The last few days saw mounting drama in the ongoing tension between Iran and the western hemisphere. With no clear agenda in sight, Enrique Mora, the European negotiator mediating between the United States and Iran, landed in Tehran this week to inquire about the meaning of “soon,” which is when Iran would like to resume the Vienna negotiations. At the same time, patience is running thin in Washington as the Biden administration signals it is starting to prepare for Plan B. This state of confusion and uncertainty might be exactly what Iran wants.
This week and prior to Mora’s visit Iranian Foreign Ministry spokesman Saied Khatibzadeh expanded the scope of the expected talks to include Afghanistan and relations between Iran and Brussels. Interestingly enough, the European envoy is coming with only one item in mind: an actual date for the new round of the Vienna negotiations instead of the Middle Eastern “soon” Iranian officials keep giving.
This constant forestalling seems to be one of the pillars of Iranian diplomacy and is by no means new. Yet, American and European officials are starting to strongly signal that the window for negotiations won’t last forever. Tensions increased this week as Israeli Foreign Minister Yair Lapid stated in a joint meeting with Secretary of State Tony Blinken and the UAE Foreign Minister that there “are times when nations use force.”

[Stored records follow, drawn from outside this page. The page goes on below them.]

[src/rtl/pkt_serializer.sv]
// pkt_serializer: USB TX packet serializer with SYNC prefix, built-in bit stuffing and counted EOP.
// The SYNC literal is transmitted left to right (0000000 then 1) so it ends in a 1 that feeds the stuff run.
module pkt_serializer #(
  parameter int MAX_BYTES = 11,
  parameter logic [7:0] SYNC = 8'b0000_0001,
  parameter int STUFF_RUN = 6,
  parameter int EOP_CYCLES = 2
) (
  input  logic                           clk,
  input  logic                           rst,
  input  logic                           pkt_valid,
  input  logic [$clog2(MAX_BYTES+1)-1:0] pkt_len,
  input  logic [8*MAX_BYTES-1:0]         pkt_data,
  output logic                           pkt_ready,
  output logic                           bit_valid,
  output logic                           bit_out,
  input  logic                           bit_ready,
  output logic                           stuffed,
  output logic                           eop,
  output logic                           done,
  output logic                           busy
);
  localparam int LW = $clog2(MAX_BYTES+1);
  localparam int BW = $clog2(8*MAX_BYTES+1);
  localparam int RW = $clog2(STUFF_RUN+1);
  localparam int EW = $clog2(EOP_CYCLES+1);
  typedef enum logic [1:0] {IDLE, SYNC_TX, DATA_TX, EOP_TX} state_t;
  state_t                 r_state;
  logic [8*MAX_BYTES-1:0] r_shift;
  logic [7:0]             r_sync;
  logic [2:0]             r_sync_left;
  logic [BW-1:0]          r_bits;
  logic [RW-1:0]          r_run;
  logic [EW-1:0]          r_eop_cnt;
  logic                   r_bit_valid, r_bit_out, r_stuffed, r_eop, r_done;
  logic [LW-1:0]          w_len;
  logic [RW-1:0]          w_run;
  assign w_len = (pkt_len > LW'(MAX_BYTES)) ? LW'(MAX_BYTES) : pkt_len;
  // run length including the bit being transferred now; a stuffed bit is a 0 and clears it
  assign w_run = r_bit_out ? r_run + 1'b1 : '0;
  always_ff @(posedge clk or posedge rst)
    if (rst) begin
      r_state     <= IDLE;
      r_shift     <= '0;
      r_sync      <= '0;
      r_sync_left <= '0;
      r_bits      <= '0;
      r_run       <= '0;
      r_eop_cnt   <= '0;
      r_bit_valid <= 1'b0;
      r_bit_out   <= 1'b0;
      r_stuffed   <= 1'b0;
      r_eop       <= 1'b0;
      r_done      <= 1'b0;
    end else begin
      r_done <= 1'b0;
      case (r_state)
        IDLE: if (pkt_valid) begin
          r_state     <= SYNC_TX;
          r_shift     <= pkt_data;
          r_bits      <= BW'({w_len, 3'b000});
          r_sync      <= {SYNC[6:0], 1'b0};
          r_sync_left <= 3'd7;
          r_run       <= '0;
          r_bit_out   <= SYNC[7];
          r_bit_valid <= 1'b1;
          r_stuffed   <= 1'b0;
        end
        SYNC_TX, DATA_TX: if (bit_ready) begin
          r_run     <= w_run;
          r_stuffed <= 1'b0;
          if (w_run == RW'(STUFF_RUN)) begin
            r_bit_out <= 1'b0;
            r_stuffed <= 1'b1;
          end else if (r_sync_left != 3'd0) begin
            r_bit_out   <= r_sync[7];
            r_sync      <= r_sync << 1;
            r_sync_left <= r_sync_left - 1'b1;
          end else if (r_bits != '0) begin
            r_state   <= DATA_TX;
            r_bit_out <= r_shift[0];
            r_shift   <= r_shift >> 1;
            r_bits    <= r_bits - 1'b1;
          end else begin
            r_state     <= EOP_TX;
            r_bit_valid <= 1'b0;
            r_bit_out   <= 1'b0;
            r_eop       <= 1'b1;
            r_eop_cnt   <= '0;
          end
        end
        EOP_TX: if (bit_ready) begin
          if (r_eop_cnt == EW'(EOP_CYCLES-1)) begin
            r_state <= IDLE;
            r_eop   <= 1'b0;
            r_done  <= 1'b1;
          end else
            r_eop_cnt <= r_eop_cnt + 1'b1;
        end
        default: r_state <= IDLE;
      endcase
    end
  assign pkt_ready = r_state == IDLE;
  assign busy      = r_state != IDLE;
  assign bit_valid = r_bit_valid;
  assign bit_out   = r_bit_out;
  assign stuffed   = r_stuffed;
  assign eop       = r_eop;
  assign done      = r_done;
endmodule

[config.mk]
export PLATFORM = sky130hd
export DESIGN_NAME = pkt_serializer
export DESIGN_NICKNAME = d
export VERILOG_FILES = /design/src/rtl/pkt_serializer.sv
export SDC_FILE = /design/constraint.sdc
export NUM_CORES = 1
export LEC_CHECK = 0
export CORE_UTILIZATION = 55
export CTS_CLUSTER_DIAMETER = 150
export CTS_CLUSTER_SIZE = 30
export DETAILED_ROUTE_END_ITERATION = 16
export PLACE_DENSITY = 0.83
export SYNTH_ARGS = -nofsm -noshare
export SYNTH_HDL_FRONTEND = slang
export SYNTH_SLANG_ARGS = --single-unit
[constraint.sdc]
create_clock -name clk -period 9 [get_ports clk]
set_clock_uncertainty 0.2 [all_clocks]
set_input_delay 1.8 -clock clk [delete_from_list [all_inputs] [get_ports clk]]
set_output_delay 1.8 -clock clk [all_outputs]
set_load 0.01 [all_outputs]
==> results.cfg <==
[drt]
top_layer_used = met4
vias = 4374
postRouteAntennaNets = 0
wl_um = 12300
wl_met3_um = 544
drt_pass1_iterations = 5
wl_met2_um = 6240
vias_per_cell = 5.61
drc = 0
met1_length_um = 5360
initialDrtViolationCount = 306
wl_per_cell_um = 15.7

[critical_path]
worstPathArrival_ns = 4.75
crit_required_ns = 9.20
end_kind = flop
cp_max_fo = 93
startpoint_type = primary input
worstSetupPathType = in -> reg

[die]
pin_count = 103
placementRows = 36
core_area_mm2 = 0.00995
die-area_mm2 = 0.0108
die_h_um = 104
die_w_um = 104
start_util_pct = 57.6

[placement]
postPlaceCellArea_mm2 = 0.00675
hpwl_um = 7910
io_buffers = 102
gp_congestion = 0.872

[power]
intPower_mw = 1.75
ir_worst_vdd_mv = 0.248
power_frac_seq_pct = 31.6
p_per_area_mw_per_mm2 = 379
power_leakage_nw = 3.22
clock_power_share_pct = 25.0
p_comb_share_pct = 43.4
power_switching_mw = 1.04
p_sw_share_pct = 37.2

[synthesis]
synth_edf_count = 0
syn_inst = 541
syn_avg_cell_area_um2 = 10.6
yosysWarnings = 0
ys.flop_type = dfrtp_1
synth-seq-cells = 117
ys_seq_area_share_pct = 51.1
synth_async_sr_flop_share_pct = 100
mappedNetlistArea_mm2 = 0.00573
synth_nets = 645
synth_cell_types = 49

[global_routing]
grt_pass1_wl_um = 20500
grt_usage_pct = 23.6
antenna_found_initial = 0
grt_max_degree = 94
grt-ovfl-total = 0
grt_pass1_vias = 4370

[clocking]
clock_path_buffers = 2
cts_hold_buf = 0
cts_sinks = 117
postCtsSetupRepairBufs = 0
cts_resized = 0
cts_tree = yes
cts-root-buf = clkbuf_8
cts_inserted_buffers = 17
htreeDepth = 4
clock_latency_ns = 0.51
cts.clk_slew.worst_paths_ns = 0.06

[layout]
antenna_cells = 0
drive_gt1_share_pct = 10.0
layout.nets = 739
fillers = 691
finalInstanceArea_mm2 = 0.00736
fin_util_pct = 74.0
area_growth_pct = 28.5

[flow_run]
max_cap_viol_count = 0

[timing]
hold_violations = 0
setup_tns_ns = 0
timing.final.setup_violations = 0
period_minus_slack_ns = 4.55
fmax_mhz = 220
slew_headroom_pct = 35.2
finalCritPeriodShare_pct = 50.6
drv_slew = 0
tightest_slew_ns = 0.964
rsz0062_at_grt = false

[hold_path]
hold_class = reg -> reg

[run_status]
outcome = finished, final reports clean
cells in the mapped netlist, drive strengths merged, types with 2 or more instances:
library cell	count	area share [%]
clkbuf	15	0.98
nand2b	3	0.41
o22ai	3	0.33
a21oi	92	9.3
o31ai	2	0.50
and3	3	0.33
a32o	2	0.35
ha	8	1.7
nand2	16	1.0
nor2	99	6.5
nand3	7	0.61
a311oi	2	0.31
inv	14	0.92
nor2b	2	0.22
buf	17	2.9
a22o	6	0.92
a21o	2	0.26
mux2i	92	16
o21ai	11	1.0
nor3	4	0.35
nand4	2	0.22
o211ai	2	0.50
a31oi	3	0.33
a22oi	3	0.39
dfrtp	117	51
worst max-delay path: stages:
cell,delay (ns)
clkdlybuf4s50_1,0.58
nand2b_2,0.21
o211ai_4,0.17
o31ai_4,0.31
buf_4,0.50
buf_4,0.75
nor2_1,0.08
a311oi_1,0.27
final timing paths:
kind | to | slack (ns) | from | depth (start not counted)
setup reg to reg | r_bits[5]$_DFFE_PP0P_ | 5.13 | r_state[1]$_DFFE_PP0P_ | 8
min in group asynchronous | r_shift[25]$_DFFE_PP0P_ | 1.56 | rst | 2
max in group asynchronous | r_shift[84]$_DFFE_PP0P_ | 5.80 | rst | 3
setup / recovery | r_bits[5]$_DFFE_PP0P_ | 4.45 | bit_ready | 8
hold / removal | r_sync_left[0]$_DFFE_PP0P_ | 0.27 | r_sync_left[0]$_DFFE_PP0P_ | 1
hold reg to reg | r_sync_left[0]$_DFFE_PP0P_ | 0.27 | r_sync_left[0]$_DFFE_PP0P_ | 1
sequential cells by signal, indices dropped and copies added (netlist names), 2 cells and up:
register,count
r_bits,7
r_shift,88
r_sync_left,3
r_eop_cnt,2
r_sync,7
r_run,3
r_state,2
power by group through the flow:
stage | combinational (mW) | clock (mW) | sequential, mW
after floorplan | 1.02 | 0 | 0.848
after global placement | 1.16 | 0 | 0.870
after detailed placement | 1.21 | 0 | 0.882
after CTS | 1.22 | 0.704 | 0.881
after global routing | 1.34 | 0.734 | 0.906
final | 1.21 | 0.698 | 0.882
placed cells by master (no fill, tap or decap), drive strengths merged, types with 2 or more instances in the layout:
cell	count
a21oi	92
buf	5
and3	3
dfrtp	117
a32o	2
nor2b	2
nand4	2
clkbuf	22
nand2b	3
o211ai	2
nor3	4
a311oi	2
o31ai	2
mux2i	92
a22oi	3
o21ai	11
inv	14
nand2	16
clkinv	3
o22ai	3
a22o	6
clkinvlp	2
nor2	99
clkdlybuf4s50	102
a21o	2
a31oi	3
nand3	7
ha	8
bufinv	4
kinds of logic (layout without fill, tap and decap cells):
group	after synthesis	count (layout)	share of synthesized area [%]
multiplexers	92	92	16.1
XOR/XNOR	1	1	0.153
AO/OA/AOI/OAI	135	135	15.4
AND/OR/NAND/NOR	142	142	10.8
adder cells (fa/ha/maj)	8	8	1.75
buffers and inverters	46	152	4.76
flip-flops	117	117	51.1
routing by layer:
layer	up-vias	global-route usage (%)
met3	10	5.01
met2	127	39.7
met1	2139	30.9
met5	-	0
met4	0	6.63
li1	2098	-
final cells by class:
type                       instances  area (um2)  share of cell area, %
clock buffer                      22         463                   6.29
clock inverter                     9         150                   2.04
timing repair buffer             107        1060                   14.4
inverter                          14        55.1                  0.748
sequential                       117        2930                   39.8
tap                              133         166                   2.26
multi-input combinational        378        2540                   34.5
per-stage QoR:
step / worst slack, ns / instances / hold WS, ns / power (mW)
floorplan: 3.90 / 541 / 0.251 / 1.87
detailed placement: 4.00 / 749 / 0.269 / 2.09
finish: 4.45 / 780 / 0.270 / 2.79
global placement: 4.12 / 749 / 0.262 / 2.02
global route: 4.26 / 780 / 0.306 / 2.98
CTS: 4.51 / 780 / 0.278 / 2.81
Power figures use the tool's default switching activity.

But Iran’s forestalling might have an end in sight. The Iranian authorities recently decided to keep the negotiations’ file under the Foreign Ministry with the supervision of the National Security Council, which means their internal discussions are settling on the Iranian future agenda, which was confirmed by the Iranian Foreign Minister Hossein Amirabdollahian during his visit to Beirut last week.
But as Iran avoids going back to the negotiations table in Vienna, it has been engaging in discreet talks with Saudi Arabia. So far, Iran and the Saudi Kingdom have concluded four rounds of talks about resuming diplomatic ties and ending the war in Yemen. While Iran indicated it views their talks as successful, Saudi officials insist they are in an “exploratory stage,” and are still doubting whether Iran will provide assurances and acceptable commitments.

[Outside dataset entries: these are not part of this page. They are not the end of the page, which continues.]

[src/rtl/img_rom_arbiter.sv]
// rtl/img_rom_arbiter.sv - three-requester round-robin arbiter for a synchronous image ROM
//
// Purpose: shares one synchronous single-port image ROM between the background
// scan (requester 0) and two sprite engines (requesters 1-2). A request wins at
// edge k, gnt/mem_addr are presented for the cycle after edge k, and
// rvalid/rdata for the cycle after edge k+1. Also counts grants per frame.
//
// Optional feature macro: IMG_ROM_ARB_BG_PRIO_EN
//   defined   : requester 0 wins whenever eligible; 1 and 2 round-robin.
//   undefined : plain 3-way round-robin.
//
// Ports:
//   Clk        - system clock, rising edge
//   Reset_n    - asynchronous active-low reset
//   frame_clk  - frame strobe level, rising edge detected on Clk
//   req[2:0]   - per-requester read request
//   addr0..2   - per-requester read address
//   gnt[2:0]   - one-hot registered grant pulse
//   rvalid[2:0]- one-hot read-data-valid pulse
//   rdata      - shared read data (zero unless an rvalid bit is high)
//   mem_addr   - registered ROM address
//   mem_data   - ROM output, valid one Clk after mem_addr
//   busy       - any gnt or rvalid bit high
//   grant_cnt  - grants issued in the previous frame
module img_rom_arbiter #(
  parameter int AW = 19,
  parameter int DW = 8
) (
  input  logic          Clk,
  input  logic          Reset_n,
  input  logic          frame_clk,
  input  logic [2:0]    req,
  input  logic [AW-1:0] addr0,
  input  logic [AW-1:0] addr1,
  input  logic [AW-1:0] addr2,
  output logic [2:0]    gnt,
  output logic [2:0]    rvalid,
  output logic [DW-1:0] rdata,
  output logic [AW-1:0] mem_addr,
  input  logic [DW-1:0] mem_data,
  output logic          busy,
  output logic [15:0]   grant_cnt
);

  logic [2:0]    rr_ptr;
  logic [2:0]    next_ptr;
  logic [2:0]    elig;
  logic [2:0]    win;
  logic [2:0]    slot;
  logic [AW-1:0] sel_addr;
  logic          frame_q;
  logic          frame_rise;
  logic [15:0]   run_cnt;

  // A requester granted in the current cycle sits out this edge, which caps
  // each requester at one grant every two cycles.
  assign elig       = req & ~gnt;
  assign frame_rise = frame_clk & ~frame_q;

  always_comb begin
    win      = 3'b000;
    next_ptr = rr_ptr;
    slot     = 3'd0;
`ifdef IMG_ROM_ARB_BG_PRIO_EN
    // Background always first; the pointer only arbitrates between sprites.
    if (elig[0]) begin
      win = 3'b001;
    end else if (rr_ptr == 3'd2) begin
      if (elig[2])      win = 3'b100;
      else if (elig[1]) win = 3'b010;
    end else begin
      if (elig[1])      win = 3'b010;
      else if (elig[2]) win = 3'b100;
    end
    if (win[1])      next_ptr = 3'd2;
    else if (win[2]) next_ptr = 3'd0;
`else
    // Search pointer, pointer+1, pointer+2 (mod 3); first eligible wins.
    for (int k = 0; k < 3; k++) begin
      slot = rr_ptr + 3'(k);
      if (slot >= 3'd3) slot = slot - 3'd3;
      if ((win == 3'b000) && elig[slot[1:0]]) win[slot[1:0]] = 1'b1;
    end
    if (win[0])      next_ptr = 3'd1;
    else if (win[1]) next_ptr = 3'd2;
    else if (win[2]) next_ptr = 3'd0;
`endif
  end

  always_comb begin
    sel_addr = mem_addr;
    unique case (1'b1)
      win[0]:  sel_addr = addr0;
      win[1]:  sel_addr = addr1;
      win[2]:  sel_addr = addr2;
      default: sel_addr = mem_addr;
    endcase
  end

  always_ff @(posedge Clk or negedge Reset_n) begin
    if (!Reset_n) begin
      gnt       <= 3'b000;
      rvalid    <= 3'b000;
      mem_addr  <= '0;
      rr_ptr    <= 3'd0;
      frame_q   <= 1'b0;
      run_cnt   <= 16'd0;
      grant_cnt <= 16'd0;
    end else begin
      gnt     <= win;
      // The requester recorded at grant time receives the data, whether or
      // not it still holds req.
      rvalid  <= gnt;
      frame_q <= frame_clk;
      if (|win) begin
        mem_addr <= sel_addr;
        rr_ptr   <= next_ptr;
      end
      // A grant coinciding with the frame edge belongs to the new frame.
      if (frame_rise) begin
        grant_cnt <= run_cnt;
        run_cnt   <= {15'd0, |win};
      end else if ((|win) && (run_cnt != 16'hFFFF)) begin
        run_cnt <= run_cnt + 16'd1;
      end
    end
  end

  // The ROM registers its own output, so read data is passed straight
  // through during the rvalid cycle.
  assign rdata = (|rvalid) ? mem_data : '0;
  assign busy  = (|gnt) | (|rvalid);

endmodule

[config.mk]
export PLATFORM = sky130hd
export DESIGN_NAME = img_rom_arbiter
export DESIGN_NICKNAME = d
export VERILOG_FILES = /design/src/rtl/img_rom_arbiter.sv
export SDC_FILE = /design/constraint.sdc
export NUM_CORES = 1
export LEC_CHECK = 0
export ABC_AREA = 1
export CELL_PAD_IN_SITES_DETAIL_PLACEMENT = 2
export CELL_PAD_IN_SITES_GLOBAL_PLACEMENT = 2
export CORE_MARGIN = 2
export CORE_UTILIZATION = 26
export CTS_BUF_LIST = sky130_fd_sc_hd__clkbuf_16
export CTS_CLUSTER_SIZE = 24
export DETAILED_ROUTE_END_ITERATION = 8
export PLACE_DENSITY = 0.89
export SETUP_SLACK_MARGIN = 0.5
export SLEW_MARGIN = 0
export SYNTH_ARGS = -nofsm -noshare
export SYNTH_HDL_FRONTEND = slang
export SYNTH_SLANG_ARGS = --single-unit
[constraint.sdc]
create_clock -name Clk -period 6.5 [get_ports Clk]
set_clock_uncertainty 0.1 [all_clocks]
set_input_delay 1.3 -clock Clk [delete_from_list [all_inputs] [get_ports Clk]]
set_output_delay 1.3 -clock Clk [all_outputs]
set_load 0.005 [all_outputs]
# == Yosys cells after proc, flatten, opt, wreduce, memory -nomap -nowiden ==
# Index checks and enable logic that the tools add are counted.
# W data, S select, Z words.
# totals
regBits,61
latchBits,0
ramBits,0
rom_bits,0
in_bits,71
output_inout_bits,50
n_memories,0
# classes
n_addsub,6
multipliers,0
n_div,0
order_cmp,9
eq_ne,1
shifts,0
muxes,25
bitwise,7
reduce_logical,14
# ops
cell,count
$pmux W19 S3,1
$mux W16,2
$mux W3,6
$add A16 B1 Y16 const B,1
$ne A16 B16 Y1 const B,1
$ge A3 B2 Y1 const B,3
$lt A2 B3 Y1 const B,3
$reduce_or A3 Y1,3
$mux W8,1
$bmux W1 S2,3
$demux W1 S2,3
$ge A2 B1 Y1 const B,3
$logic_and A1 B1 Y1,6
$logic_not A3 Y1,2
$mux W1,6
$mux W2,3
$or A3 B3 Y3,2
$sub A2 B2 Y2 const B,3
$add A3 B1 Y3 const B,1
$add A3 B2 Y3 const B,1
$and A3 B3 Y3,1
$not A3 Y3,1
$reduce_bool A3 Y1,1
$reduce_and A2 Y1,1
4 further kinds,4

# == Longest topological paths before layout ==
# depth
depth_word,17
ltp_mapped,18

# == Least setup slack after synthesis ==
# OpenSTA, ideal clock, no wires.
# synth_timing
path_kind,input -> register
from,in req[2]
to,reg mem_addr[0]
setup_ps,117
arrival_ps,2750
t_required_ps,6283
path_slack_ps,3533
path_stages,16
n_path_buf,1
path_cell_list,inv_1 nor2_2 nand2_1 nand2_1 nand3_2 nand4_1 nand2_2 nor2_2 nand3_1 nand2_2 nand3_4 inv_4 buf_8 nand2_1 o21ai_1 inv_1
# synth_via
elab_chain_cells,12
# synth_lines
element,line_no,rtl
"start, declared",32,"input logic [2:0] req,"
$and A3 B3 Y3 (*),57,assign elig = req & ~gnt;
$bmux W1 S2,82,if ((win == 3'b000) && elig[slot[1:0]]) win[slot[1:0]] = 1'b1;
$mux W1 (not written as such),82,
$mux W3,82,
$logic_not A3 Y1,82,
$logic_and A1 B1 Y1,82,
$mux W3,82,
$logic_not A3 Y1,82,
$logic_and A1 B1 Y1,82,
$mux W3 (*),82,
$reduce_bool A3 Y1 (no source line) or $reduce_or A3 Y1 (tied branches),n/a,
$reduce_and A2 Y1 (no source line),n/a,
"end signal, assigned",116,mem_addr <= sel_addr;
"end, declared",39,"output logic [AW-1:0] mem_addr,"
# Every way passes the cells marked *; elsewhere a longest branch is shown, timed or not. The select of a mux whose other input is x is not followed.
# A chain may end at the register's enable or synchronous reset.

# == Worst setup path in the final report ==
# layout_timing
from,in req[2]
to,reg run_cnt[14]
# layout_via
elab_chain_cells,13
# layout_lines
element,line_no,rtl
$and A3 B3 Y3 (*),57,
$bmux W1 S2,82,
$mux W1 (not written as such),82,
$mux W3,82,
$logic_not A3 Y1,82,
$logic_and A1 B1 Y1,82,
$mux W3,82,
$logic_not A3 Y1,82,
$logic_and A1 B1 Y1,82,
$mux W3 (*),82,
$reduce_or A3 Y1 (*),123,end else if ((|win) && (run_cnt != 16'hFFFF)) begin
$logic_and A1 B1 Y1 (*),123,
$reduce_bool A2 Y1 (no source line) (*),n/a,
"end signal, assigned",122,"run_cnt <= {15'd0, |win};"
"end signal, assigned",124,run_cnt <= run_cnt + 16'd1;
"end, declared",53,logic [15:0] run_cnt;
# Marks and branches as above.

==> key figures <==
Floorplanning
  – Die height: 118 um
  – I/O Pins: 121
  – Die W: 118 um
  – Die area: about 14000 sq um
  – Site Rows: 41
  – Placeable Area: between 10000 and 15000 sq um
  – Initial Utilization: between 20% and 30%

Critical path
  – Critical Path End: run_cnt[14]$_DFFE_PN0P_
  – Type of origin of the critical path: primary input
  – WS Path Type: primary input to flop
  – Reg-to-Reg Start: rr_ptr[1]$_DFFE_PN0P_
  – Crit path largest cell delay: 0.46 ns
  – WP depth: 16
  – CP max FO: 18
  – R2r endpoint: run_cnt[14]$_DFFE_PN0P_
  – Worst path bufs/invs: 2
  – CP endpoint kind: flop
  – Cell mode on critical path: nand2_1
  – WP data required: 6.62 ns
  – Critical path arrival: 4.00 ns
  – R2R setup slack: 3.21 ns
  – Crit path max-delay family: simple AND/OR/NAND/NOR gates
  – R2R depth: 17
  – CP cell instances: clkdlybuf4s50_1, inv_1, nor2_2, nand2_1, nand2_1, o211ai_2, nand4_1, nand2_1, nor2_2, nand3_1, nand2_2, nand3_4, nand2_4, nand2_2, nand2_1, nand2_1
  – Start point of the critical path: req[2]
  – Worst-path cell with the longest stage delay: clkdlybuf4s50_1

Finish
  – Multi-input gate area: about 1600 sq um
  – Share of layout cells above drive strength 1: 6.55%
  – Area delta synth->final: 49.3%
  – Nets: roughly 670
  – Final core utilization: 40.1%
  – Reg area: 1500 sq um
  – Number of diodes: 0
  – Filler Cell Count: 1453

GRT
  – Antenna violations before repair: 0
  – First-pass GRT wire length: 21500 um
  – Total Routing Usage GR: 19.2%
  – Vias in the first global route: 4126
  – Grt ovf: 0
  – Largest net degree at the start of global routing: 61

Timing
  – Final Critical Period: approximately 3.9 ns
  – Slew Viols, Final: 0
  – Unrepaired setup endpoints after global routing: no
  – Setup TNS: 0 ns
  – Hold slack: around 0.35 ns
  – Fin. Hold Viols: 0
  – Final Cycle Share: ~60%
  – Fmax achieved: 0.258 GHz
  – Slew HR: 40.8%
  – Pin slew with the least headroom to its limit: 0.882 ns
  – Count of final setup violators: 0

Min path
  – Worst Hold Class: flop to flop

CTS
  – Clk_lat worst skew: 0.33 ns
  – Post-CTS Resized: 0
  – Clock slew at reported path FFs: 0.06 ns
  – Post-CTS setup buffer count: 0
  – TritonCTS clock tree: built
  – Clock Sinks: 60
  – CTS Buf Count: 9
  – Post-CTS Hold Buffers: 0
  – H-tree depth: 3
  – Clock buffer depth: 2
  – Root Driver: clkbuf_16

Run status
  – Status: completed

Detailed routing
  – Total number of vias: 3563
  – Wire per inst: 16.9 um
  – Remaining antenna violation count: 0
  – DR iter-0 viols: 90
  – Drt total wl: 13000 um
  – Drt pass-1 iters: 4
  – DR vias/cell: 4.65
  – Drt drc: 0

Yosys
  – Ys Warns: 0
  – Synth Register Bits: 60
  – Mux contribution to synthesized area: 0%
  – Adder-cell share of the synthesized area: under 10%
  – Synth Flop Type: dfrtp_1
  – Yosys cell types: 32
  – Syn_area_per_cell: 7.17 sq um
  – Ys async rst share: 100%
  – Seq/Total Area, Yosys: 44.2%
  – Post-synthesis cell count: ~470
  – Compound-cell area share of the yosys netlist: roughly 5.7%
  – Synth Area in XOR/XNOR: 2.83%
  – Number of flops mapped to enable cells by yosys: 0
  – Syn Nets: 550
  – Synth Cell Area: 3400 sq um
  – Largest family of logic cells by synthesized area: simple AND/OR/NAND/NOR gates
  – Simple-gate share of the synthesized area: 35.5%

Flow run
  – Max Cap Viol: 0

Placement
  – Final GP Congestion: 0.775
  – Post-DP HPWL: about 9200 um
  – Port buffer count: 120

Power
  – VDD IR-drop max: 0.000366 V
  – Leak: approximately 2.5 nW
  – Power per cell area: 652 nW/um^2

No one seems to be certain of what Iran wants or is ready to offer in either the Vienna or Saudi talks. So far, the Iranians insist on making impossible demands, such as a guarantee that the US won’t withdraw again from the deal. EU officials told Iran that cannot be guaranteed.
Moreover, Iran insists on a return to the 2015 JCPOA as it was and the lifting of all sanctions. The demand to return to an unchanged JCPOA means Iran is attempting to prevent any chance of future negotiations about its ballistic missile program or of its destabilizing regional strategy. As for the sanctions, thanks to the Trump administration, it is near impossible to lift all sanctions at once given the legal labyrinth around them.
Iran is, in effect, preconditioning negotiations on demands it very well knows cannot be met. This is exactly what French Foreign Ministry spokeswoman Anne-Claire Legendre implied when she said that through actions and statements, the Iranians muddle their intentions.
“While refusing to negotiate, Iran creates facts on the ground that further complicate the return to the JCPOA. It is therefore in a context of crisis and at a critical moment for the future of the nuclear agreement that this trip by…Mora to Tehran takes place,” Legendre said.
But will the opaqueness of Iranian intentions force the Biden administration to give up on returning to a nuclear deal as soon as possible and at any cost? Certainly, Secretary Blinken’s recent statements about “other options” indicate so, albeit ambiguously, but we shouldn’t expect the administration to give up easily. In the meantime, it seems like certain key figures within the Biden administration are prepared to simply cave and accept a nuclear Iran; a return to a deal was one of the Biden campaign’s central promises.
At a meeting with the Carnegie Endowment for International Peace on Wednesday, October 13, the administration’s special envoy to Iran, Robert Malley, said that America and its allies must brace for a world in which Iran “doesn’t have constraints on its nuclear program.”
This is an example of appeasement that would only make Neville Chamberlain swell with pride.